▶ _BRIEF_
The result should be every line that contains the word "usage", taken from the material.

▶ _MATERIAL FOR THIS TASK_
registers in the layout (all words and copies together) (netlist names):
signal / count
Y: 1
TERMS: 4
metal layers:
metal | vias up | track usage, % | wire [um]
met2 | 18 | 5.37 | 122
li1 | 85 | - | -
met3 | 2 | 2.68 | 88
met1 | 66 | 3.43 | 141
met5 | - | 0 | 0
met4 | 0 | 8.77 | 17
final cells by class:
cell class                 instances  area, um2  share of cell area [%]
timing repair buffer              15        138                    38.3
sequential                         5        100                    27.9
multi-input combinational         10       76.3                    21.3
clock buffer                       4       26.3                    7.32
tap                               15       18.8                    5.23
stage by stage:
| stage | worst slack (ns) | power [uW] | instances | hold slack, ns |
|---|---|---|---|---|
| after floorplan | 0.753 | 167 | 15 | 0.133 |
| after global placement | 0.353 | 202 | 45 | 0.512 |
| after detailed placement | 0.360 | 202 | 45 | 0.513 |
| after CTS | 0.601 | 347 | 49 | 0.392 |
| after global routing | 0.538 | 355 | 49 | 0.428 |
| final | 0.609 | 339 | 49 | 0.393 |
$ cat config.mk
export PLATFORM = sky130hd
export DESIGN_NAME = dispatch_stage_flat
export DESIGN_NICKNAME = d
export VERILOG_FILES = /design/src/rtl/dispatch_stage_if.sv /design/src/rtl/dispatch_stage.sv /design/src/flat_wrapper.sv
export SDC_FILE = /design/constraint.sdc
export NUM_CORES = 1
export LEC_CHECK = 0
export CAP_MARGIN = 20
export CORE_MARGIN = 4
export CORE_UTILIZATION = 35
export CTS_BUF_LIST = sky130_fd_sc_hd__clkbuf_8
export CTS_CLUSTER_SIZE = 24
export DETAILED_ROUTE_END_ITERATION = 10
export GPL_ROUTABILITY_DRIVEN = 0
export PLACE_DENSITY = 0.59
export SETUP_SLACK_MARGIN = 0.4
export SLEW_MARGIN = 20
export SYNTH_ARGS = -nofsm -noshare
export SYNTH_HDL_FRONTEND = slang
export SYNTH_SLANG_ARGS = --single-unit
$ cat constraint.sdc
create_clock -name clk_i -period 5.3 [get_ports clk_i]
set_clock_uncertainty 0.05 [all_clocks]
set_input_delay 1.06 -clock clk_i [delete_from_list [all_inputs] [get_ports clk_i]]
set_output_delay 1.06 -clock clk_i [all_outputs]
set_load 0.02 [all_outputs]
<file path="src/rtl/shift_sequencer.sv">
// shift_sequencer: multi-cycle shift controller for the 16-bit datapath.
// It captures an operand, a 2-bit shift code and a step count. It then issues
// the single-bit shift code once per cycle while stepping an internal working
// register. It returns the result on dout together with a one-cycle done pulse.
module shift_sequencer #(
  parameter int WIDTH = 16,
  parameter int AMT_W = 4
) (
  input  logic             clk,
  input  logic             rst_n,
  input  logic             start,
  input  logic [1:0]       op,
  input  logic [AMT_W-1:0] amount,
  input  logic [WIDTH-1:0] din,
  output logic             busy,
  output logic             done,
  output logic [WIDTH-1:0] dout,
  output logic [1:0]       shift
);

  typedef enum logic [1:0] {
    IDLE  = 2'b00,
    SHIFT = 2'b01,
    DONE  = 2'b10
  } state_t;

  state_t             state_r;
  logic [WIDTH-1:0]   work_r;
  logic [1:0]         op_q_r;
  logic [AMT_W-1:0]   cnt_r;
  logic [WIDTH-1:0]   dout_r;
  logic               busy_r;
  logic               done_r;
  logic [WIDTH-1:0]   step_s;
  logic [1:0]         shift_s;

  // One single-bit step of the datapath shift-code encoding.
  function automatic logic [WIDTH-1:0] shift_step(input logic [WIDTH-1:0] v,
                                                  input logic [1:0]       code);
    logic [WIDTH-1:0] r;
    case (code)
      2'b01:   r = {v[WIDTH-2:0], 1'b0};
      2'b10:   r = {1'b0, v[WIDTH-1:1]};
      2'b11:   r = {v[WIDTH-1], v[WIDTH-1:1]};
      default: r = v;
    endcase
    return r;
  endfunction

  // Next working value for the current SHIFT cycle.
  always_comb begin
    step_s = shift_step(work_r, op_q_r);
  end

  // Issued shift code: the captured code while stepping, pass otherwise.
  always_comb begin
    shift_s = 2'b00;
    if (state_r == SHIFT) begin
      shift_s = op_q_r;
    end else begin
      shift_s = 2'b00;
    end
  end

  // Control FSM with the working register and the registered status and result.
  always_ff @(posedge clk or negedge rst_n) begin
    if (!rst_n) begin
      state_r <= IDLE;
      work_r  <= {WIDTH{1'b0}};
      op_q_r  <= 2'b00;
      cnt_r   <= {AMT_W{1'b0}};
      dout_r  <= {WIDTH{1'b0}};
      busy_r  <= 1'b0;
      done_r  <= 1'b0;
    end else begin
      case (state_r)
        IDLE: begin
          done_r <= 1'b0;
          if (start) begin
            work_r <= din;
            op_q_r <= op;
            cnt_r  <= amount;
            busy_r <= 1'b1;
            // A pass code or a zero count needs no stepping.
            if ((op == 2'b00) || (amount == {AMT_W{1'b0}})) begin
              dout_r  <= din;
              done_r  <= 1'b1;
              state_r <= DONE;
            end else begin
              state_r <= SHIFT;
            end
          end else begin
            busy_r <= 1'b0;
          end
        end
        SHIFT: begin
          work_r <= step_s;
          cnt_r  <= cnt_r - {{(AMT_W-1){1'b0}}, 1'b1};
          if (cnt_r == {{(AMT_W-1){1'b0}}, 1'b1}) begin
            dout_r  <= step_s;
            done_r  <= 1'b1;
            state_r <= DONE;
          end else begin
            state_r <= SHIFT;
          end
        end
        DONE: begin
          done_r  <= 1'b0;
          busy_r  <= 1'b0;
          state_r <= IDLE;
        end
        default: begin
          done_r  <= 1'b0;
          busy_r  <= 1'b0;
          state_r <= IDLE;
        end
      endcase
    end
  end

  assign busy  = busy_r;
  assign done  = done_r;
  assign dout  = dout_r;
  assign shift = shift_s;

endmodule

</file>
--
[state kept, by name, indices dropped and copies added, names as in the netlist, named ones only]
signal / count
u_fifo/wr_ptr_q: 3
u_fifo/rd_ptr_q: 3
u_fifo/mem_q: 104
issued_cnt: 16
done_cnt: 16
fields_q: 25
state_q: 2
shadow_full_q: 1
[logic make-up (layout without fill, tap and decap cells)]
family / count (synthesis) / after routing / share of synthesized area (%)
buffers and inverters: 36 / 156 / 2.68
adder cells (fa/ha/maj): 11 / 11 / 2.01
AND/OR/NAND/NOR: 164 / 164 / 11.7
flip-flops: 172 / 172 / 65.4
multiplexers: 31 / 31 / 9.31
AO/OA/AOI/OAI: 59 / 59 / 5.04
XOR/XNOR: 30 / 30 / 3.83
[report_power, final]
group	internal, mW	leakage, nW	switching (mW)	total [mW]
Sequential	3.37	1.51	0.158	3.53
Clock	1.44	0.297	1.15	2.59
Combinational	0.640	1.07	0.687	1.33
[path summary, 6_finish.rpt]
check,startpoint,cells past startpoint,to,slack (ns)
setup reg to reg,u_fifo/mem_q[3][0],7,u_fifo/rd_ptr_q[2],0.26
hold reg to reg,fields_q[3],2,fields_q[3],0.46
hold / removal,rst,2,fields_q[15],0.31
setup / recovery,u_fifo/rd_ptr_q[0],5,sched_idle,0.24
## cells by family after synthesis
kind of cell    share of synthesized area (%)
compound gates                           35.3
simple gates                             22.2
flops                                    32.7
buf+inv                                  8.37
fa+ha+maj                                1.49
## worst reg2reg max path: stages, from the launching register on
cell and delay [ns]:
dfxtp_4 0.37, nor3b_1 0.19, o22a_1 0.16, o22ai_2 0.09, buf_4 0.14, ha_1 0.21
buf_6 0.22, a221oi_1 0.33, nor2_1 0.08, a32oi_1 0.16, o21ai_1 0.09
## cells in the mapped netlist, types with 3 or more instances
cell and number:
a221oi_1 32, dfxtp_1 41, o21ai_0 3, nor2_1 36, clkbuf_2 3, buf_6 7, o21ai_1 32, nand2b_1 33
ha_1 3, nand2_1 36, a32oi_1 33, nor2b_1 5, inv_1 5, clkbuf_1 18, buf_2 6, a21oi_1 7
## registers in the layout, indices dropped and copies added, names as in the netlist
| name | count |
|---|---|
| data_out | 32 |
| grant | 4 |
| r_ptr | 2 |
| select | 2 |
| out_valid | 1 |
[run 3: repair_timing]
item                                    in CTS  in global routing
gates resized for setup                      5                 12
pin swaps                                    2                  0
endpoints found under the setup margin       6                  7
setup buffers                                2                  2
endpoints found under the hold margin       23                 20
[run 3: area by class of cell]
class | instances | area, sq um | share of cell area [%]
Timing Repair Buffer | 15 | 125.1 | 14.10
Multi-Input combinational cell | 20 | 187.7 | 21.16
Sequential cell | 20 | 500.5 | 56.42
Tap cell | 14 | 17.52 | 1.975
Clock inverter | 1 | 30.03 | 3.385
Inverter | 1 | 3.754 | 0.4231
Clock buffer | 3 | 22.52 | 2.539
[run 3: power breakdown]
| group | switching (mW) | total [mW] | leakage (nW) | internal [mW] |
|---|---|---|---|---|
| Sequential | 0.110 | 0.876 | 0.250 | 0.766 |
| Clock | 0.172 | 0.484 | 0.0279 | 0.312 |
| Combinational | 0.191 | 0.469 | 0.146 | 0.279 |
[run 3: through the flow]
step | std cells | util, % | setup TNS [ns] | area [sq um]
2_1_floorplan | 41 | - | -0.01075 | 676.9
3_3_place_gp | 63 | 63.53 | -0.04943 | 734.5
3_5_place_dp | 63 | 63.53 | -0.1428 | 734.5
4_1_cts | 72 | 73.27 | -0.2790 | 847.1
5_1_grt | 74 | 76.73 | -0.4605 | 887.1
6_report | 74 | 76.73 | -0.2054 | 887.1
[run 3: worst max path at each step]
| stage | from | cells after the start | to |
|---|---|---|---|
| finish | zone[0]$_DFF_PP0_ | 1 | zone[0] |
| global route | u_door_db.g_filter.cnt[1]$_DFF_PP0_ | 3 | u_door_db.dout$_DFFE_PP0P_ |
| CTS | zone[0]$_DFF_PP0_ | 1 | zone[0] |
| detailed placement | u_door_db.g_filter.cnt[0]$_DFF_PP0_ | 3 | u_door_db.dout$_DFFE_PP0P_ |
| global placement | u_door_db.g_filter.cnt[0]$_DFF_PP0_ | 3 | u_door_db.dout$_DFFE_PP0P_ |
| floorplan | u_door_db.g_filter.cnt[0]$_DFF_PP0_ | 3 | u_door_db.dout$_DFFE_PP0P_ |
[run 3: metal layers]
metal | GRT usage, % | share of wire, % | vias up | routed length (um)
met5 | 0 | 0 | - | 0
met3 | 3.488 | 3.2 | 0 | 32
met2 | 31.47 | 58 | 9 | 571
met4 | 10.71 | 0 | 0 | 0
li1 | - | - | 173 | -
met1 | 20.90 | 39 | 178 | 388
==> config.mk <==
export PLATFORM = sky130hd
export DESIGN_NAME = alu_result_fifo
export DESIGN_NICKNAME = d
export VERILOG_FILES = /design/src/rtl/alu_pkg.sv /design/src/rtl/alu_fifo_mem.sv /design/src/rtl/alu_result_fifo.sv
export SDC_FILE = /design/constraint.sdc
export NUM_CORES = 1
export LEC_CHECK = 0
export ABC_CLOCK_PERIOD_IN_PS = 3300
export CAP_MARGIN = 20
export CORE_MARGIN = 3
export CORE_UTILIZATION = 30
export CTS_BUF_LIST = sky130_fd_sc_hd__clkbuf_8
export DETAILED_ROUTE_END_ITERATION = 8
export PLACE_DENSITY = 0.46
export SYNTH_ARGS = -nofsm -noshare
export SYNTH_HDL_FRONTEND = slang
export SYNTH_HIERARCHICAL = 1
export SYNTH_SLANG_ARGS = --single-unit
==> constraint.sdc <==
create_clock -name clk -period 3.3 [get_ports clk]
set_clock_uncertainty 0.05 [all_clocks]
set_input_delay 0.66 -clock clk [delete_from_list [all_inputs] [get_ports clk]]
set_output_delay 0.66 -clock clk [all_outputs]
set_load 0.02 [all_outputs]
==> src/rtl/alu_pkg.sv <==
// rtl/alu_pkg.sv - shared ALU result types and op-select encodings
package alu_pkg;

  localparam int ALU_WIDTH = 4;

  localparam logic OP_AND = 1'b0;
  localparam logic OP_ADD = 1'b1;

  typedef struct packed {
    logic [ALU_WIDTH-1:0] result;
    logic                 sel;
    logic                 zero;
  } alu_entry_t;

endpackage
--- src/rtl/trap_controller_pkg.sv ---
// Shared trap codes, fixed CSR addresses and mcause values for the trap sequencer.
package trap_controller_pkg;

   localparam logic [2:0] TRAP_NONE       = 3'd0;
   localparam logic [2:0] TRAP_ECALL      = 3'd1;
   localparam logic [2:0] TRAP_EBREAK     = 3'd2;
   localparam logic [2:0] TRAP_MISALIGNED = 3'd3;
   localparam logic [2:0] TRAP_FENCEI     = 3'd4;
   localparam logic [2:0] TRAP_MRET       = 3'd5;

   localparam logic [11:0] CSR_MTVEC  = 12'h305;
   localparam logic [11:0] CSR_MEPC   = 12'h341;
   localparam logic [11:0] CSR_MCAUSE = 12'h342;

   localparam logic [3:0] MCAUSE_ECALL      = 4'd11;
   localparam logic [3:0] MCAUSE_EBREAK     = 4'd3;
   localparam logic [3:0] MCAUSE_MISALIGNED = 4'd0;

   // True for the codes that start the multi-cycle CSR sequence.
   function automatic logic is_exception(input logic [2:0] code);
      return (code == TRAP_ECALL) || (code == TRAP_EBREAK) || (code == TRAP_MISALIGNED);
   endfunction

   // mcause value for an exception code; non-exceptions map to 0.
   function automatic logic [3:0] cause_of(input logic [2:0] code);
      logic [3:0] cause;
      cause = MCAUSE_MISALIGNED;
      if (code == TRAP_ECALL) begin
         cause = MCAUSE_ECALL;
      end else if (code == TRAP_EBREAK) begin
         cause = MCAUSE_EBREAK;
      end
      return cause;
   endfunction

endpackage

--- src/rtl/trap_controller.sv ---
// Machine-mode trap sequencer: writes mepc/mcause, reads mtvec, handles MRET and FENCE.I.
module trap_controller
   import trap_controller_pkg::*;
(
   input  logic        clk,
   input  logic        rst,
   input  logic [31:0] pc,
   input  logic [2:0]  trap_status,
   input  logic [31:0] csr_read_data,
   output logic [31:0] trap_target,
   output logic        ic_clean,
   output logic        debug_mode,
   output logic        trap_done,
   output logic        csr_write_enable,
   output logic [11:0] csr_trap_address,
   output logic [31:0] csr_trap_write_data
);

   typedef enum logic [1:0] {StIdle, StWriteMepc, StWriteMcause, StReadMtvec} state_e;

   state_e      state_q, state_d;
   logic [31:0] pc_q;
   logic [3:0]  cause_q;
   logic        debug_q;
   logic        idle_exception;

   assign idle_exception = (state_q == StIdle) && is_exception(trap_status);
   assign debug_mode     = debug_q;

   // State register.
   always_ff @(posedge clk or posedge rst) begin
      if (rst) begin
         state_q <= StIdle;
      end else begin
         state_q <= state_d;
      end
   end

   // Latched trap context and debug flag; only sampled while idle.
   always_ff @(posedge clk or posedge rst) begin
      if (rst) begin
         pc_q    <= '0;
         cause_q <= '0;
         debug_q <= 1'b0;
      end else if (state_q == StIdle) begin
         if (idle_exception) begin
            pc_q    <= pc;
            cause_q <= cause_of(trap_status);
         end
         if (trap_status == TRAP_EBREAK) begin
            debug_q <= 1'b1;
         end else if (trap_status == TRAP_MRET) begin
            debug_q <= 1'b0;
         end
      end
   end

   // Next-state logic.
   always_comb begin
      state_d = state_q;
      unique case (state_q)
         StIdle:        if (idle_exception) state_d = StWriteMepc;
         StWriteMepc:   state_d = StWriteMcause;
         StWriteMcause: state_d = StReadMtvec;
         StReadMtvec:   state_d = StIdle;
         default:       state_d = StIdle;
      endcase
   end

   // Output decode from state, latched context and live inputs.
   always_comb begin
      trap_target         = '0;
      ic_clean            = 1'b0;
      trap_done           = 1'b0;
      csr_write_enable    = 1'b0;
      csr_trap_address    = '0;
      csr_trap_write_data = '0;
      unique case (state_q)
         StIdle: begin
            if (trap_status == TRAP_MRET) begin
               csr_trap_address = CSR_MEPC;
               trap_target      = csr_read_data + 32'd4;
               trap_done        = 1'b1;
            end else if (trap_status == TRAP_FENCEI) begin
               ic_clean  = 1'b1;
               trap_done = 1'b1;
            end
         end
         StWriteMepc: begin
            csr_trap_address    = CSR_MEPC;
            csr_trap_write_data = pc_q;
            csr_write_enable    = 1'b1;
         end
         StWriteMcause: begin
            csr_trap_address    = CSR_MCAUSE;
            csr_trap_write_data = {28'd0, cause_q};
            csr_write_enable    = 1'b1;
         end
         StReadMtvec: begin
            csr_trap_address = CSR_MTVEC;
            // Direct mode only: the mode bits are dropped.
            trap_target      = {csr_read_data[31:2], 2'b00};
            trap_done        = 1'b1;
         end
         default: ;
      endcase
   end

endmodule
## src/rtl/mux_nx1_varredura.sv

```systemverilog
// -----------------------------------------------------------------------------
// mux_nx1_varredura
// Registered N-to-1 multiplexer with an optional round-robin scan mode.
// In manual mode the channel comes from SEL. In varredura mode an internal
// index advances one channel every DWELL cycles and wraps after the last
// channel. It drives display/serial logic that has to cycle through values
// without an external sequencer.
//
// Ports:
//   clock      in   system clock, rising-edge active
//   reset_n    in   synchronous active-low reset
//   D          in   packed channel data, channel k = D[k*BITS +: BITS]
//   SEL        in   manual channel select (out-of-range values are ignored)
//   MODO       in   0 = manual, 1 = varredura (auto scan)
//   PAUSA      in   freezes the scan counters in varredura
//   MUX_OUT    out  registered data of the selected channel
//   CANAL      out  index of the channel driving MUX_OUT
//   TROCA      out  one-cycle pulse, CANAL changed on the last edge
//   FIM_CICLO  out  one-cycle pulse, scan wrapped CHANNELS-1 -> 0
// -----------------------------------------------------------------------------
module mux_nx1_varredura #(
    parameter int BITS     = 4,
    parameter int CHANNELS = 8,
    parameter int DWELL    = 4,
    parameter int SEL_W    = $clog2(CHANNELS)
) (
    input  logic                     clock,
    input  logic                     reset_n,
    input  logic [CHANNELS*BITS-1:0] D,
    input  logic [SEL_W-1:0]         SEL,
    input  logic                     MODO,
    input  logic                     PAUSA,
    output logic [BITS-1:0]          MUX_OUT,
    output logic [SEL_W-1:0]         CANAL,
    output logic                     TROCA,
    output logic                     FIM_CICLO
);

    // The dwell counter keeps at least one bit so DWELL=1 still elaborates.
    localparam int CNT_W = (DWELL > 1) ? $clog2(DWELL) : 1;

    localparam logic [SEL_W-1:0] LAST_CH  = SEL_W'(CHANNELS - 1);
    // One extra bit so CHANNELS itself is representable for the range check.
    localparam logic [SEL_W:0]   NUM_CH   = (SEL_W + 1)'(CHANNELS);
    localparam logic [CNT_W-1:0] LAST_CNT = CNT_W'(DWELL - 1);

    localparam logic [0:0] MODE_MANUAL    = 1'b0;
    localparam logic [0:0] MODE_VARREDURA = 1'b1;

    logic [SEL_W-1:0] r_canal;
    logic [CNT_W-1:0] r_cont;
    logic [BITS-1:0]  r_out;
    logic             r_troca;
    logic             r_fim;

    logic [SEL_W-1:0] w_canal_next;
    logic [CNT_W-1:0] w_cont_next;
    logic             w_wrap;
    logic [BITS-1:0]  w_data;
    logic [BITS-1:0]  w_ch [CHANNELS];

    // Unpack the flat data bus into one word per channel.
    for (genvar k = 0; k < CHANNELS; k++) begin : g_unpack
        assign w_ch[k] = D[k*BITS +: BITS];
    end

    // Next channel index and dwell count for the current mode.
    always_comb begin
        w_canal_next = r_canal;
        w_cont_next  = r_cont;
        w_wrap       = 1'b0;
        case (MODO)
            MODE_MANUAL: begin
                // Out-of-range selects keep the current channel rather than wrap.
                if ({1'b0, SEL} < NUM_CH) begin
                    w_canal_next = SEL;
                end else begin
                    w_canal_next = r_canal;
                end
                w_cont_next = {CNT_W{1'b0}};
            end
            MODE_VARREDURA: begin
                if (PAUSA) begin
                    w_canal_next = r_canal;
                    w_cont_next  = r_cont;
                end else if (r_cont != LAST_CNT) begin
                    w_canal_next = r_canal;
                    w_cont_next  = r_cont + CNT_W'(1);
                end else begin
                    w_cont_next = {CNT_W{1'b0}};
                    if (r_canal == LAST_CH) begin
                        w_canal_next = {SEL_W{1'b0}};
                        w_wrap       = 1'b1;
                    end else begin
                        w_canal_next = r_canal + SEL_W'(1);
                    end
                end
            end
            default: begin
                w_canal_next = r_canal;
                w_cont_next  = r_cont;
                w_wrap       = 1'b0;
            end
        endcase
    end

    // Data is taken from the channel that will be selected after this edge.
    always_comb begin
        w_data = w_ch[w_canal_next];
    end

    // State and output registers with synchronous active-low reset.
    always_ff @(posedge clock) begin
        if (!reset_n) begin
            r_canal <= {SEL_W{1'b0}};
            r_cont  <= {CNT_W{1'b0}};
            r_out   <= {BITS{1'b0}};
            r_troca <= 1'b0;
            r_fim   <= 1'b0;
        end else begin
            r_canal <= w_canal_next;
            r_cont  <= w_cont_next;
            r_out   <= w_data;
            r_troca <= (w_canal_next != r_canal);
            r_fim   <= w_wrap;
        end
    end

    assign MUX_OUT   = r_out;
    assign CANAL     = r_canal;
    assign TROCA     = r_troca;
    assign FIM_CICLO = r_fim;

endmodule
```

▶ _RESULT OF THIS TASK_
metal | vias up | track usage, % | wire [um]
metal | GRT usage, % | share of wire, % | vias up | routed length (um)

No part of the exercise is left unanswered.